In the listing that follows, locate the line containing "after global placement: 5160 / 7740 / 0.494" and the line containing "0.00182 | 0.000889 |". Retype exactly those two lines and every line between them, and nothing more.
###
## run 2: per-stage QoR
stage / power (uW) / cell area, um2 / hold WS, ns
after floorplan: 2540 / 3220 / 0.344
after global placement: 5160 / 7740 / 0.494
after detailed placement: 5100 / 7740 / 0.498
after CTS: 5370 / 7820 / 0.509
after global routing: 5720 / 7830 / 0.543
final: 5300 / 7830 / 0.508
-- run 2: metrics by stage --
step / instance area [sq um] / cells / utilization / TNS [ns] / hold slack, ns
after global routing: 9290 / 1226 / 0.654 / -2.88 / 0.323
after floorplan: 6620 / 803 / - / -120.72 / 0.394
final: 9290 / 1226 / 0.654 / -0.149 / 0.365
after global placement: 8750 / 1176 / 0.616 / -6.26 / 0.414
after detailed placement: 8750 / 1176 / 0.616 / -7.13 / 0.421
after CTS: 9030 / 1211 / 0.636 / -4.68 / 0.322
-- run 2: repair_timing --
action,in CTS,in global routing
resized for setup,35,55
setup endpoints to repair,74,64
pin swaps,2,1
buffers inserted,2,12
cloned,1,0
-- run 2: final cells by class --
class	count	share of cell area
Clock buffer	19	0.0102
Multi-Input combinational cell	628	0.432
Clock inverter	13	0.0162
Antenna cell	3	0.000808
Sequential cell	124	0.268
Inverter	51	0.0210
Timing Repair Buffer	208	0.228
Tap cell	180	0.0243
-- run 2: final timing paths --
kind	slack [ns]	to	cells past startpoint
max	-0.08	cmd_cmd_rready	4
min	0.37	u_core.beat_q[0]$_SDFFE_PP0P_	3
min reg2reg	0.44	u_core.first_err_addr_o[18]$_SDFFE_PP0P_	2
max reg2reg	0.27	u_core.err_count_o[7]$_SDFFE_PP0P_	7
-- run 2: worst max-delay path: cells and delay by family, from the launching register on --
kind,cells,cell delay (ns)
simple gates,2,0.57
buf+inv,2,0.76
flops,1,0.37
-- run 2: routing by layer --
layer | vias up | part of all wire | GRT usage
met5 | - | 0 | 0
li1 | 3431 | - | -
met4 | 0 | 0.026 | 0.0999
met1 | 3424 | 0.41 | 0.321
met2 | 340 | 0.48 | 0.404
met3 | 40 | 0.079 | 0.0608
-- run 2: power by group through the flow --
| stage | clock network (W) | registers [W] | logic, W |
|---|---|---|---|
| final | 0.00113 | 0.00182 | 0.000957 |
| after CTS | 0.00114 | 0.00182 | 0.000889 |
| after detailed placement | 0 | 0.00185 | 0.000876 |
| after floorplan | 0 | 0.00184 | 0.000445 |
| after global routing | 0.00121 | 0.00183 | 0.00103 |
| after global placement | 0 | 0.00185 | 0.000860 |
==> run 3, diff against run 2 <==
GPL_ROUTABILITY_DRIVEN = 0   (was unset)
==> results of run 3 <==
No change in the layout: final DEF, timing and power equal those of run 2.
[src/rtl/rca_word_sequencer.sv]
// Multi-cycle WIDTH-bit adder: one 4-bit ripple-carry slice reused over WIDTH/4 passes,
// LSB nibble first, with the carry chained through a register between passes.

module ripple_carry_adder (
  input  logic [8:0] sw,
  output logic [4:0] ledr
);
  logic [4:0] c;

  always_comb begin
    c       = '0;
    ledr    = '0;
    c[0]    = sw[8];
    for (int i = 0; i < 4; i++) begin
      ledr[i]  = sw[4+i] ^ sw[i] ^ c[i];
      c[i+1]   = (sw[4+i] & sw[i]) | (c[i] & (sw[4+i] ^ sw[i]));
    end
    ledr[4] = c[4];
  end
endmodule
File: src/rtl/dim_readout_seq.sv
// dim_readout_seq: sequencer for one QSPI DIM readout line.
// Optional engine timeout in WAIT: define DIM_SEQ_TIMEOUT_EN.
module dim_readout_seq #(
   parameter int CLK_PER_US = 40,
   parameter int RST_CYCLES = 1000
) (
   input  logic        clk_i,
   input  logic        rst_i,
   input  logic        reset_i,
   input  logic        trig_i,
   input  logic [3:0]  last_reg_adr_i,
   input  logic [3:0]  max_dim_no_i,
   input  logic [9:0]  read_delay_i,
   output logic        busy_o,
   output logic        done_o,
   output logic        err_many_o,
   output logic        err_fb_o,
   output logic        err_ovf_o,
   output logic        err_tmo_o,
   output logic [3:0]  dim_count_o,
   output logic        dim_rst_o,
   output logic        rd_req_o,
   output logic [3:0]  rd_reg_o,
   output logic [3:0]  rd_dev_o,
   input  logic        rd_ack_i,
   input  logic [15:0] rd_data_i,
   input  logic        rd_last_i,
   input  logic        rd_fb_err_i,
   output logic        mem_we_o,
   output logic [6:0]  mem_addr_o,
   output logic [15:0] mem_data_o
);
   localparam int DLY_MAX = 1023 * CLK_PER_US;
   localparam int CNT_MAX = (DLY_MAX > RST_CYCLES) ? DLY_MAX : RST_CYCLES;
   localparam int CW = $clog2(CNT_MAX + 1);
   localparam logic [CW-1:0] RST_LOAD = CW'(RST_CYCLES - 1);
   localparam logic [CW-1:0] US_CLKS = CW'(CLK_PER_US);
   localparam logic [CW-1:0] ONE = CW'(1);

   typedef enum logic [2:0] {
      S_IDLE, S_DRST, S_REQ, S_WAIT, S_DELAY, S_DONE
   } state_t;

   state_t        state_q, state_d;
   logic [3:0]    last_q, last_d, max_q, max_d;
   logic [9:0]    rdly_q, rdly_d;
   logic [3:0]    reg_q, reg_d, dev_q, dev_d;
   logic [7:0]    ptr_q, ptr_d;
   logic [CW-1:0] cnt_q, cnt_d;
   logic          done_q, done_d, many_q, many_d;
   logic          fb_q, fb_d, ovf_q, ovf_d;
   logic [3:0]    dcnt_q, dcnt_d;
   logic          we_q, we_d;
   logic [6:0]    addr_q, addr_d;
   logic [15:0]   data_q, data_d;
   logic [4:0]    dev_inc;
   logic [CW-1:0] dly_clks;
   logic          go_drst, tmo_hit;

   assign dev_inc  = {1'b0, dev_q} + 5'd1;
   assign dly_clks = CW'(rdly_q) * US_CLKS;
   assign go_drst  = reset_i &&
      (state_q inside {S_IDLE, S_REQ, S_WAIT, S_DELAY});

`ifdef DIM_SEQ_TIMEOUT_EN
   logic [15:0] tcnt_q, tcnt_d;
   logic        tmo_q, tmo_d, tmo_clr;

   assign tmo_clr = go_drst || (state_q == S_IDLE && trig_i);
   assign tmo_hit = (state_q == S_WAIT) && !reset_i &&
      !rd_ack_i && (tcnt_q == 16'hFFFE);

   // Count WAIT cycles without an ack; flag a stalled engine.
   always_comb begin
      tcnt_d = (state_q == S_WAIT) ? tcnt_q + 16'd1 : 16'd0;
      tmo_d  = tmo_q;
      if (tmo_clr) tmo_d = 1'b0;
      if (tmo_hit) tmo_d = 1'b1;
   end

   // Timeout counter and sticky flag registers.
   always_ff @(posedge clk_i) begin
      if (rst_i) begin
         tcnt_q <= '0;
         tmo_q  <= 1'b0;
      end else begin
         tcnt_q <= tcnt_d;
         tmo_q  <= tmo_d;
      end
   end

   assign err_tmo_o = tmo_q;
`else
   assign tmo_hit   = 1'b0;
   assign err_tmo_o = 1'b0;
`endif

   // Next-state, sequencing counters, status flags and SRAM write.
   always_comb begin
      state_d = state_q;
      last_d  = last_q;
      max_d   = max_q;
      rdly_d  = rdly_q;
      reg_d   = reg_q;
      dev_d   = dev_q;
      ptr_d   = ptr_q;
      cnt_d   = cnt_q;
      done_d  = done_q;
      many_d  = many_q;
      fb_d    = fb_q;
      ovf_d   = ovf_q;
      dcnt_d  = dcnt_q;
      we_d    = 1'b0;
      addr_d  = addr_q;
      data_d  = data_q;
      if (go_drst) begin
         state_d = S_DRST;
         cnt_d   = RST_LOAD;
         done_d  = 1'b0;
         many_d  = 1'b0;
         fb_d    = 1'b0;
         ovf_d   = 1'b0;
      end else begin
         unique case (state_q)
            S_IDLE: begin
               if (trig_i) begin
                  last_d = last_reg_adr_i;
                  max_d  = max_dim_no_i;
                  rdly_d = read_delay_i;
                  done_d = 1'b0;
                  many_d = 1'b0;
                  fb_d   = 1'b0;
                  ovf_d  = 1'b0;
                  dcnt_d = '0;
                  ptr_d  = '0;
                  reg_d  = '0;
                  dev_d  = '0;
                  if (max_dim_no_i == 4'd0) begin
                     many_d  = 1'b1;
                     done_d  = 1'b1;
                     state_d = S_DONE;
                  end else begin
                     state_d = S_REQ;
                  end
               end
            end
            S_DRST: begin
               if (cnt_q == '0) state_d = S_IDLE;
               else cnt_d = cnt_q - ONE;
            end
            S_REQ: state_d = S_WAIT;
            S_WAIT: begin
               if (rd_ack_i) begin
                  if (ptr_q[7]) begin
                     ovf_d = 1'b1;
                  end else begin
                     we_d   = 1'b1;
                     addr_d = ptr_q[6:0];
                     data_d = rd_data_i;
                     ptr_d  = ptr_q + 8'd1;
                  end
                  if (rd_fb_err_i) begin
                     fb_d    = 1'b1;
                     done_d  = 1'b1;
                     state_d = S_DONE;
                  end else if (!rd_last_i) begin
                     if (dev_inc == {1'b0, max_q}) begin
                        many_d  = 1'b1;
                        done_d  = 1'b1;
                        state_d = S_DONE;
                     end else begin
                        dev_d   = dev_q + 4'd1;
                        state_d = S_REQ;
                     end
                  end else begin
                     if (reg_q == 4'd0) dcnt_d = dev_inc[3:0];
                     if (reg_q == last_q) begin
                        done_d  = 1'b1;
                        state_d = S_DONE;
                     end else begin
                        dev_d   = '0;
                        reg_d   = reg_q + 4'd1;
                        cnt_d   = dly_clks;
                        state_d = S_DELAY;
                     end
                  end
               end else if (tmo_hit) begin
                  done_d  = 1'b1;
                  state_d = S_DONE;
               end
            end
            S_DELAY: begin
               if (cnt_q <= ONE) state_d = S_REQ;
               else cnt_d = cnt_q - ONE;
            end
            S_DONE: state_d = S_IDLE;
            default: state_d = S_IDLE;
         endcase
      end
   end

   // State and datapath registers.
   always_ff @(posedge clk_i) begin
      if (rst_i) begin
         state_q <= S_IDLE;
         last_q  <= '0;
         max_q   <= '0;
         rdly_q  <= '0;
         reg_q   <= '0;
         dev_q   <= '0;
         ptr_q   <= '0;
         cnt_q   <= '0;
         done_q  <= 1'b0;
         many_q  <= 1'b0;
         fb_q    <= 1'b0;
         ovf_q   <= 1'b0;
         dcnt_q  <= '0;
         we_q    <= 1'b0;
         addr_q  <= '0;
         data_q  <= '0;
      end else begin
         state_q <= state_d;
         last_q  <= last_d;
         max_q   <= max_d;
         rdly_q  <= rdly_d;
         reg_q   <= reg_d;
         dev_q   <= dev_d;
         ptr_q   <= ptr_d;
         cnt_q   <= cnt_d;
         done_q  <= done_d;
         many_q  <= many_d;
         fb_q    <= fb_d;
         ovf_q   <= ovf_d;
         dcnt_q  <= dcnt_d;
         we_q    <= we_d;
         addr_q  <= addr_d;
         data_q  <= data_d;
      end
   end

   assign busy_o      = (state_q != S_IDLE);
   assign done_o      = done_q;
   assign err_many_o  = many_q;
   assign err_fb_o    = fb_q;
   assign err_ovf_o   = ovf_q;
   assign dim_count_o = dcnt_q;
   assign dim_rst_o   = (state_q == S_DRST);
   assign rd_req_o    = (state_q == S_REQ) || (state_q == S_WAIT);
   assign rd_reg_o    = reg_q;
   assign rd_dev_o    = dev_q;
   assign mem_we_o    = we_q;
   assign mem_addr_o  = addr_q;
   assign mem_data_o  = data_q;
endmodule
[src/rtl/add64_seq.sv]
`default_nettype none
// ============================================================================
// Module   : add64_seq
// Brief    : 2*HALF_W-bit add sequenced over two passes of an external adder.
// Revision : 1.0
// ============================================================================

module add64_seq #(
  parameter int HALF_W = 32
) (
  input  logic                clock,
  input  logic                reset_n,
  input  logic                start,
  input  logic [2*HALF_W-1:0] a_in,
  input  logic [2*HALF_W-1:0] b_in,
  input  logic                cin_in,
  output logic [HALF_W-1:0]   add_a,
  output logic [HALF_W-1:0]   add_b,
  output logic                add_cin,
  input  logic [HALF_W-1:0]   add_sum,
  input  logic                add_cout,
  output logic                ready,
  output logic [2*HALF_W-1:0] result,
  output logic                cout,
  output logic                zero,
  output logic                ovf,
  output logic                done
);

  localparam int FULL_W = 2 * HALF_W;

  typedef enum logic [1:0] {
    S_IDLE = 2'd0,
    S_LOW  = 2'd1,
    S_HIGH = 2'd2,
    S_DONE = 2'd3
  } state_t;

  state_t              state_q, state_d;
  logic [FULL_W-1:0]   a_q, a_d;
  logic [FULL_W-1:0]   b_q, b_d;
  logic                cin_q, cin_d;
  logic                carry_q, carry_d;
  logic [FULL_W-1:0]   result_q, result_d;
  logic                cout_q, cout_d;
  logic                zero_q, zero_d;
  logic                ovf_q, ovf_d;
  logic                ready_q, ready_d;
  logic                done_q, done_d;

  always_comb begin
    state_d  = state_q;
    a_d      = a_q;
    b_d      = b_q;
    cin_d    = cin_q;
    carry_d  = carry_q;
    result_d = result_q;
    cout_d   = cout_q;
    zero_d   = zero_q;
    ovf_d    = ovf_q;
    add_a    = '0;
    add_b    = '0;
    add_cin  = 1'b0;

    case (state_q)
      S_IDLE: begin
        if (start) begin
          a_d      = a_in;
          b_d      = b_in;
          cin_d    = cin_in;
          carry_d  = 1'b0;
          result_d = '0;
          cout_d   = 1'b0;
          zero_d   = 1'b0;
          ovf_d    = 1'b0;
          state_d  = S_LOW;
        end
      end

      S_LOW: begin
        add_a                  = a_q[HALF_W-1:0];
        add_b                  = b_q[HALF_W-1:0];
        add_cin                = cin_q;
        result_d[HALF_W-1:0]   = add_sum;
        carry_d                = add_cout;
        state_d                = S_HIGH;
      end

      S_HIGH: begin
        add_a                   = a_q[FULL_W-1:HALF_W];
        add_b                   = b_q[FULL_W-1:HALF_W];
        add_cin                 = carry_q;
        result_d[FULL_W-1:HALF_W] = add_sum;
        cout_d                  = add_cout;
        // Signed overflow: like-signed operands producing an opposite-signed sum.
        ovf_d   = (a_q[FULL_W-1] == b_q[FULL_W-1]) &&
                  (add_sum[HALF_W-1] != a_q[FULL_W-1]);
        zero_d  = (add_sum == '0) && (result_q[HALF_W-1:0] == '0);
        state_d = S_DONE;
      end

      S_DONE: begin
        state_d = S_IDLE;
      end

      default: begin
        state_d = S_IDLE;
      end
    endcase

    // Handshake flags are registered copies of the next-state decode.
    ready_d = (state_d == S_IDLE);
    done_d  = (state_d == S_DONE);
  end

  always_ff @(posedge clock or negedge reset_n) begin
    if (!reset_n) begin
      state_q  <= S_IDLE;
      a_q      <= '0;
      b_q      <= '0;
      cin_q    <= 1'b0;
      carry_q  <= 1'b0;
      result_q <= '0;
      cout_q   <= 1'b0;
      zero_q   <= 1'b0;
      ovf_q    <= 1'b0;
      ready_q  <= 1'b1;
      done_q   <= 1'b0;
    end else begin
      state_q  <= state_d;
      a_q      <= a_d;
      b_q      <= b_d;
      cin_q    <= cin_d;
      carry_q  <= carry_d;
      result_q <= result_d;
      cout_q   <= cout_d;
      zero_q   <= zero_d;
      ovf_q    <= ovf_d;
      ready_q  <= ready_d;
      done_q   <= done_d;
    end
  end

  assign ready  = ready_q;
  assign done   = done_q;
  assign result = result_q;
  assign cout   = cout_q;
  assign zero   = zero_q;
  assign ovf    = ovf_q;

endmodule

`default_nettype wire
###
» OUTPUT FOR THIS EXERCISE:
after global placement: 5160 / 7740 / 0.494
after detailed placement: 5100 / 7740 / 0.498
after CTS: 5370 / 7820 / 0.509
after global routing: 5720 / 7830 / 0.543
final: 5300 / 7830 / 0.508
-- run 2: metrics by stage --
step / instance area [sq um] / cells / utilization / TNS [ns] / hold slack, ns
after global routing: 9290 / 1226 / 0.654 / -2.88 / 0.323
after floorplan: 6620 / 803 / - / -120.72 / 0.394
final: 9290 / 1226 / 0.654 / -0.149 / 0.365
after global placement: 8750 / 1176 / 0.616 / -6.26 / 0.414
after detailed placement: 8750 / 1176 / 0.616 / -7.13 / 0.421
after CTS: 9030 / 1211 / 0.636 / -4.68 / 0.322
-- run 2: repair_timing --
action,in CTS,in global routing
resized for setup,35,55
setup endpoints to repair,74,64
pin swaps,2,1
buffers inserted,2,12
cloned,1,0
-- run 2: final cells by class --
class	count	share of cell area
Clock buffer	19	0.0102
Multi-Input combinational cell	628	0.432
Clock inverter	13	0.0162
Antenna cell	3	0.000808
Sequential cell	124	0.268
Inverter	51	0.0210
Timing Repair Buffer	208	0.228
Tap cell	180	0.0243
-- run 2: final timing paths --
kind	slack [ns]	to	cells past startpoint
max	-0.08	cmd_cmd_rready	4
min	0.37	u_core.beat_q[0]$_SDFFE_PP0P_	3
min reg2reg	0.44	u_core.first_err_addr_o[18]$_SDFFE_PP0P_	2
max reg2reg	0.27	u_core.err_count_o[7]$_SDFFE_PP0P_	7
-- run 2: worst max-delay path: cells and delay by family, from the launching register on --
kind,cells,cell delay (ns)
simple gates,2,0.57
buf+inv,2,0.76
flops,1,0.37
-- run 2: routing by layer --
layer | vias up | part of all wire | GRT usage
met5 | - | 0 | 0
li1 | 3431 | - | -
met4 | 0 | 0.026 | 0.0999
met1 | 3424 | 0.41 | 0.321
met2 | 340 | 0.48 | 0.404
met3 | 40 | 0.079 | 0.0608
-- run 2: power by group through the flow --
| stage | clock network (W) | registers [W] | logic, W |
|---|---|---|---|
| final | 0.00113 | 0.00182 | 0.000957 |
| after CTS | 0.00114 | 0.00182 | 0.000889 |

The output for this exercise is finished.